--- src/serdes_link_pkg.sv ---
`default_nettype none

package serdes_link_pkg;

  //////////////////////////////////////////////////////////////////////
  // lane map of the serial bus
  //////////////////////////////////////////////////////////////////////

  localparam int num_data_lanes = 8;  // tdata lanes, lane d carries tdata[d*ratio +: ratio]
  localparam int num_lanes      = 12; // 8 data + 4 control

  localparam int lane_strb    = 8;
  localparam int lane_keep    = 9;
  localparam int lane_id_user = 10;
  localparam int lane_flow    = 11;

  // bit positions inside the flow lane word
  localparam int flow_tready = 0; // sender's own sink ready, goes back to the remote transmitter
  localparam int flow_tvalid = 1;
  localparam int flow_tlast  = 2;

  // id/user lane word, higher bits are sent as zero
  localparam int idu_tuser_lsb = 0;
  localparam int idu_tid_lsb   = 2;

endpackage

`default_nettype wire

--- src/serdes_reg_pkg.sv ---
`default_nettype none

package serdes_reg_pkg;

  // word offsets, taken from address bits 11:2
  typedef enum logic [9:0] {
    reg_ctrl = 10'h000
  } reg_offset_e;

  // fields of reg_ctrl
  localparam int ctrl_rxen_bit = 0;
  localparam int ctrl_txen_bit = 1;

  // transmitter release sequence
  typedef enum logic [1:0] {
    link_idle,  // transmitter off
    link_armed, // enable seen, waiting for a beat boundary
    link_run    // transmitting every beat period
  } link_state_e;

endpackage

`default_nettype wire

--- src/io_serdes.sv ---
`default_nettype none

module io_serdes #(
  parameter int data_width = 32
) (
  input  logic                                  ioclk,
  input  logic                                  axis_rst_n,
  // register port
  input  logic                                  cc_is_enable,
  input  logic                                  axi_awvalid,
  input  logic [14:0]                           axi_awaddr,
  output logic                                  axi_awready,
  input  logic                                  axi_wvalid,
  input  logic [data_width-1:0]                 axi_wdata,
  input  logic [data_width/8-1:0]               axi_wstrb,
  output logic                                  axi_wready,
  input  logic                                  axi_arvalid,
  input  logic [14:0]                           axi_araddr,
  output logic                                  axi_arready,
  output logic                                  axi_rvalid,
  output logic [data_width-1:0]                 axi_rdata,
  input  logic                                  axi_rready,
  // transmit stream
  input  logic [data_width-1:0]                 as_is_tdata,
  input  logic [data_width/8-1:0]               as_is_tstrb,
  input  logic [data_width/8-1:0]               as_is_tkeep,
  input  logic [1:0]                            as_is_tid,
  input  logic [1:0]                            as_is_tuser,
  input  logic                                  as_is_tlast,
  input  logic                                  as_is_tvalid,
  input  logic                                  as_is_tready,
  // serial link
  output logic [serdes_link_pkg::num_lanes-1:0] serial_txd,
  input  logic [serdes_link_pkg::num_lanes-1:0] serial_rxd,
  // receive stream
  output logic [data_width-1:0]                 is_as_tdata,
  output logic [data_width/8-1:0]               is_as_tstrb,
  output logic [data_width/8-1:0]               is_as_tkeep,
  output logic [1:0]                            is_as_tid,
  output logic [1:0]                            is_as_tuser,
  output logic                                  is_as_tlast,
  output logic                                  is_as_tvalid,
  output logic                                  is_as_tready
);
  import serdes_link_pkg::*;

  localparam int clk_ratio = data_width / 8;

  logic                           rxen_ctl;
  logic                           txen_ctl;
  logic [$clog2(clk_ratio)-1:0]   phase;
  logic                           beat_end;
  logic                           txen;
  logic                           rxen;
  logic                           rx_received;
  logic [num_lanes*clk_ratio-1:0] lane_words;
  logic [num_lanes-1:0]           lane_valid;

  serdes_ctrl_regs #(.data_width(data_width)) u_ctrl_regs (
    .ioclk, .axis_rst_n, .cc_is_enable,
    .axi_awvalid, .axi_awaddr, .axi_awready,
    .axi_wvalid, .axi_wdata, .axi_wstrb, .axi_wready,
    .axi_arvalid, .axi_araddr, .axi_arready,
    .axi_rvalid, .axi_rdata, .axi_rready,
    .rxen_ctl, .txen_ctl
  );

  serdes_beat_phase #(.data_width(data_width)) u_beat_phase (
    .ioclk, .axis_rst_n, .rxen_ctl, .txen_ctl, .rx_received,
    .phase, .beat_end, .txen, .rxen
  );

  serdes_tx_serializer #(.data_width(data_width)) u_tx_serializer (
    .ioclk, .axis_rst_n, .phase, .beat_end, .txen, .is_as_tready,
    .as_is_tdata, .as_is_tstrb, .as_is_tkeep, .as_is_tid, .as_is_tuser,
    .as_is_tlast, .as_is_tvalid, .as_is_tready,
    .serial_txd
  );

  // one deserializer per lane
  for (genvar l = 0; l < num_lanes; l++) begin : g_lane
    serdes_rx_lane #(.data_width(data_width)) u_rx_lane (
      .ioclk, .axis_rst_n, .rxen, .phase,
      .serial_bit (serial_rxd[l]),
      .lane_word  (lane_words[l*clk_ratio +: clk_ratio]),
      .word_valid (lane_valid[l])
    );
  end

  serdes_rx_beat_assemble #(.data_width(data_width)) u_rx_assemble (
    .ioclk, .axis_rst_n, .txen, .lane_words,
    .word_valid (lane_valid[0]),
    .is_as_tdata, .is_as_tstrb, .is_as_tkeep, .is_as_tid, .is_as_tuser,
    .is_as_tlast, .is_as_tvalid, .is_as_tready, .rx_received
  );

endmodule

`default_nettype wire

--- src/serdes_beat_phase.sv ---
`default_nettype none

module serdes_beat_phase #(
  parameter int data_width = 32
) (
  input  logic                            ioclk,
  input  logic                            axis_rst_n,
  input  logic                            rxen_ctl,
  input  logic                            txen_ctl,
  input  logic                            rx_received,
  output logic [$clog2(data_width/8)-1:0] phase,
  output logic                            beat_end,
  output logic                            txen,
  output logic                            rxen
);
  import serdes_reg_pkg::*;

  localparam int clk_ratio = data_width / 8;
  localparam int phase_w   = $clog2(clk_ratio);

  link_state_e state;
  link_state_e state_nxt;

  //////////////////////////////////////////////////////////////////////
  // beat phase, one beat = clk_ratio ioclk cycles
  //////////////////////////////////////////////////////////////////////

  assign beat_end = (phase == phase_w'(clk_ratio - 1));

  always_ff @(posedge ioclk or negedge axis_rst_n) begin
    if (!axis_rst_n) begin
      phase <= '0;
    end else if (beat_end) begin
      phase <= '0;
    end else begin
      phase <= phase + 1'b1;
    end
  end

  // receiver enable, sticky
  always_ff @(posedge ioclk or negedge axis_rst_n) begin
    if (!axis_rst_n) begin
      rxen <= 1'b0;
    end else if (rxen_ctl) begin
      rxen <= 1'b1;
    end
  end

  //////////////////////////////////////////////////////////////////////
  // transmitter release
  //////////////////////////////////////////////////////////////////////

  // remote traffic also arms the transmitter, so the remote side gets our ready
  always_comb begin
    state_nxt = state;
    case (state)
      link_idle:  if (txen_ctl || rx_received) state_nxt = link_armed;
      link_armed: if (beat_end) state_nxt = link_run;   // start on a beat boundary
      default:    state_nxt = link_run;
    endcase
  end

  always_ff @(posedge ioclk or negedge axis_rst_n) begin
    if (!axis_rst_n) begin
      state <= link_idle;
    end else begin
      state <= state_nxt;
    end
  end

  assign txen = (state == link_run);

  a_txen_sticky: assert property (@(posedge ioclk) disable iff (!axis_rst_n)
    txen |=> txen)
    else $error("txen dropped after the link started");

endmodule

`default_nettype wire

--- src/serdes_ctrl_regs.sv ---
`default_nettype none

module serdes_ctrl_regs #(
  parameter int data_width = 32
) (
  input  logic                    ioclk,
  input  logic                    axis_rst_n,
  input  logic                    cc_is_enable,
  input  logic                    axi_awvalid,
  input  logic [14:0]             axi_awaddr,
  output logic                    axi_awready,
  input  logic                    axi_wvalid,
  input  logic [data_width-1:0]   axi_wdata,
  input  logic [data_width/8-1:0] axi_wstrb,
  output logic                    axi_wready,
  input  logic                    axi_arvalid,  // read channel always accepted
  input  logic [14:0]             axi_araddr,   // only one register, not decoded
  output logic                    axi_arready,
  output logic                    axi_rvalid,
  output logic [data_width-1:0]   axi_rdata,
  input  logic                    axi_rready,
  output logic                    rxen_ctl,
  output logic                    txen_ctl
);
  import serdes_reg_pkg::*;

  logic wr_fire;

  // address and data must meet in the same cycle, nothing is buffered
  assign wr_fire     = axi_awvalid & axi_wvalid & cc_is_enable;
  assign axi_awready = wr_fire;
  assign axi_wready  = wr_fire;

  always_ff @(posedge ioclk or negedge axis_rst_n) begin
    if (!axis_rst_n) begin
      rxen_ctl <= 1'b0;
      txen_ctl <= 1'b0;
    end else if (wr_fire && axi_awaddr[11:2] == reg_ctrl && axi_wstrb[0]) begin
      rxen_ctl <= axi_wdata[ctrl_rxen_bit];
      txen_ctl <= axi_wdata[ctrl_txen_bit];
    end
  end

  // read side is always ready and always valid
  assign axi_arready = 1'b1;
  assign axi_rvalid  = 1'b1;

  always_comb begin
    axi_rdata                = '0;
    axi_rdata[ctrl_rxen_bit] = rxen_ctl;
    axi_rdata[ctrl_txen_bit] = txen_ctl;
  end

  a_aw_w_ready_pair: assert property (@(posedge ioclk) disable iff (!axis_rst_n)
    axi_awready == axi_wready)
    else $error("write address and write data ready split");

endmodule

`default_nettype wire

--- src/serdes_rx_beat_assemble.sv ---
`default_nettype none

module serdes_rx_beat_assemble #(
  parameter int data_width = 32
) (
  input  logic                                               ioclk,
  input  logic                                               axis_rst_n,
  input  logic                                               txen,
  input  logic [serdes_link_pkg::num_lanes*(data_width/8)-1:0] lane_words,
  input  logic                                               word_valid,  // lane 0, all lanes agree
  output logic [data_width-1:0]                              is_as_tdata,
  output logic [data_width/8-1:0]                            is_as_tstrb,
  output logic [data_width/8-1:0]                            is_as_tkeep,
  output logic [1:0]                                         is_as_tid,
  output logic [1:0]                                         is_as_tuser,
  output logic                                               is_as_tlast,
  output logic                                               is_as_tvalid,
  output logic                                               is_as_tready,
  output logic                                               rx_received
);
  import serdes_link_pkg::*;

  localparam int clk_ratio = data_width / 8;

  logic [clk_ratio-1:0] flow_word;
  logic [clk_ratio-1:0] idu_word;
  logic                 remote_tready;

  assign flow_word = lane_words[lane_flow*clk_ratio +: clk_ratio];
  assign idu_word  = lane_words[lane_id_user*clk_ratio +: clk_ratio];

  //////////////////////////////////////////////////////////////////////
  // payload fields, held until the next word
  //////////////////////////////////////////////////////////////////////

  always_ff @(posedge ioclk) begin
    if (word_valid) begin
      for (int d = 0; d < num_data_lanes; d++) begin
        is_as_tdata[d*clk_ratio +: clk_ratio] <= lane_words[d*clk_ratio +: clk_ratio];
      end
      is_as_tstrb <= lane_words[lane_strb*clk_ratio +: clk_ratio];
      is_as_tkeep <= lane_words[lane_keep*clk_ratio +: clk_ratio];
      is_as_tuser <= idu_word[idu_tuser_lsb +: 2];
      is_as_tid   <= idu_word[idu_tid_lsb +: 2];
      is_as_tlast <= flow_word[flow_tlast];
    end
  end

  // tvalid is a single-cycle pulse per received beat
  always_ff @(posedge ioclk or negedge axis_rst_n) begin
    if (!axis_rst_n) begin
      is_as_tvalid  <= 1'b0;
      remote_tready <= 1'b0;
      rx_received   <= 1'b0;
    end else begin
      is_as_tvalid <= word_valid & flow_word[flow_tvalid];
      if (word_valid) begin
        remote_tready <= flow_word[flow_tready];
        if (flow_word[flow_tvalid] || flow_word[flow_tready]) begin
          rx_received <= 1'b1;  // remote side is alive
        end
      end
    end
  end

  // ready on our own until the remote side speaks, then follow it
  assign is_as_tready = txen & (~rx_received | remote_tready);

endmodule

`default_nettype wire

--- src/serdes_rx_lane.sv ---
`default_nettype none

module serdes_rx_lane #(
  parameter int data_width = 32
) (
  input  logic                            ioclk,
  input  logic                            axis_rst_n,
  input  logic                            rxen,
  input  logic [$clog2(data_width/8)-1:0] phase,
  input  logic                            serial_bit,
  output logic [data_width/8-1:0]         lane_word,
  output logic                            word_valid
);
  localparam int clk_ratio = data_width / 8;
  localparam int phase_w   = $clog2(clk_ratio);

  logic [phase_w-1:0] slot;

  // link adds one cycle, so the bit seen in phase p+1 belongs at p
  // ratio is a power of two, the subtraction wraps by itself
  assign slot = phase - 1'b1;

  always_ff @(posedge ioclk or negedge axis_rst_n) begin
    if (!axis_rst_n) begin
      lane_word <= '0;
    end else if (rxen) begin
      lane_word[slot] <= serial_bit;
    end
  end

  // last bit lands in phase 0, word is complete one cycle later
  always_ff @(posedge ioclk or negedge axis_rst_n) begin
    if (!axis_rst_n) begin
      word_valid <= 1'b0;
    end else begin
      word_valid <= rxen && (phase == '0);
    end
  end

  a_valid_needs_rxen: assert property (@(posedge ioclk) disable iff (!axis_rst_n)
    word_valid |-> rxen)
    else $error("lane word completed with receiver disabled");

endmodule

`default_nettype wire

--- src/serdes_tx_serializer.sv ---
`default_nettype none

module serdes_tx_serializer #(
  parameter int data_width = 32
) (
  input  logic                                ioclk,
  input  logic                                axis_rst_n,
  input  logic [$clog2(data_width/8)-1:0]     phase,
  input  logic                                beat_end,
  input  logic                                txen,
  input  logic                                is_as_tready,  // local ready offered upstream
  input  logic [data_width-1:0]               as_is_tdata,
  input  logic [data_width/8-1:0]             as_is_tstrb,
  input  logic [data_width/8-1:0]             as_is_tkeep,
  input  logic [1:0]                          as_is_tid,
  input  logic [1:0]                          as_is_tuser,
  input  logic                                as_is_tlast,
  input  logic                                as_is_tvalid,
  input  logic                                as_is_tready,  // local sink ready, sent to remote
  output logic [serdes_link_pkg::num_lanes-1:0] serial_txd
);
  import serdes_link_pkg::*;
  import serdes_reg_pkg::*;

  localparam int clk_ratio = data_width / 8;
  localparam link_state_e tx_live = link_run;

  logic [clk_ratio-1:0] lane_in [num_lanes];
  logic [clk_ratio-1:0] beat_q  [num_lanes];

  // spread the stream beat over the lane words
  always_comb begin
    for (int d = 0; d < num_data_lanes; d++) begin
      lane_in[d] = as_is_tdata[d*clk_ratio +: clk_ratio];
    end
    lane_in[lane_strb] = as_is_tstrb;
    lane_in[lane_keep] = as_is_tkeep;

    lane_in[lane_id_user]                        = '0;
    lane_in[lane_id_user][idu_tuser_lsb +: 2]    = as_is_tuser;
    lane_in[lane_id_user][idu_tid_lsb +: 2]      = as_is_tid;

    lane_in[lane_flow]              = '0;
    lane_in[lane_flow][flow_tready] = as_is_tready;
    lane_in[lane_flow][flow_tvalid] = as_is_tvalid & is_as_tready;  // only beats we accepted
    lane_in[lane_flow][flow_tlast]  = as_is_tlast;
  end

  // capture once per beat, at the boundary
  always_ff @(posedge ioclk or negedge axis_rst_n) begin
    if (!axis_rst_n) begin
      for (int l = 0; l < num_lanes; l++) begin
        beat_q[l] <= '0;
      end
    end else if (beat_end && txen) begin
      for (int l = 0; l < num_lanes; l++) begin
        beat_q[l] <= lane_in[l];
      end
    end
  end

  //////////////////////////////////////////////////////////////////////
  // serial out, bit k of each word during phase k, one register stage
  //////////////////////////////////////////////////////////////////////

  always_ff @(posedge ioclk or negedge axis_rst_n) begin
    if (!axis_rst_n) begin
      serial_txd <= '0;
    end else begin
      for (int l = 0; l < num_lanes; l++) begin
        serial_txd[l] <= txen & beat_q[l][phase];
      end
    end
  end

  a_txd_quiet: assert property (@(posedge ioclk) disable iff (!axis_rst_n)
    !txen |-> serial_txd == '0)
    else $error("serial_txd active before link reached %s", tx_live.name());

endmodule

`default_nettype wire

_Assigned task_: Report how many lines of the entries hold the word "transmitter". Nothing else is needed.

_Output below_: 5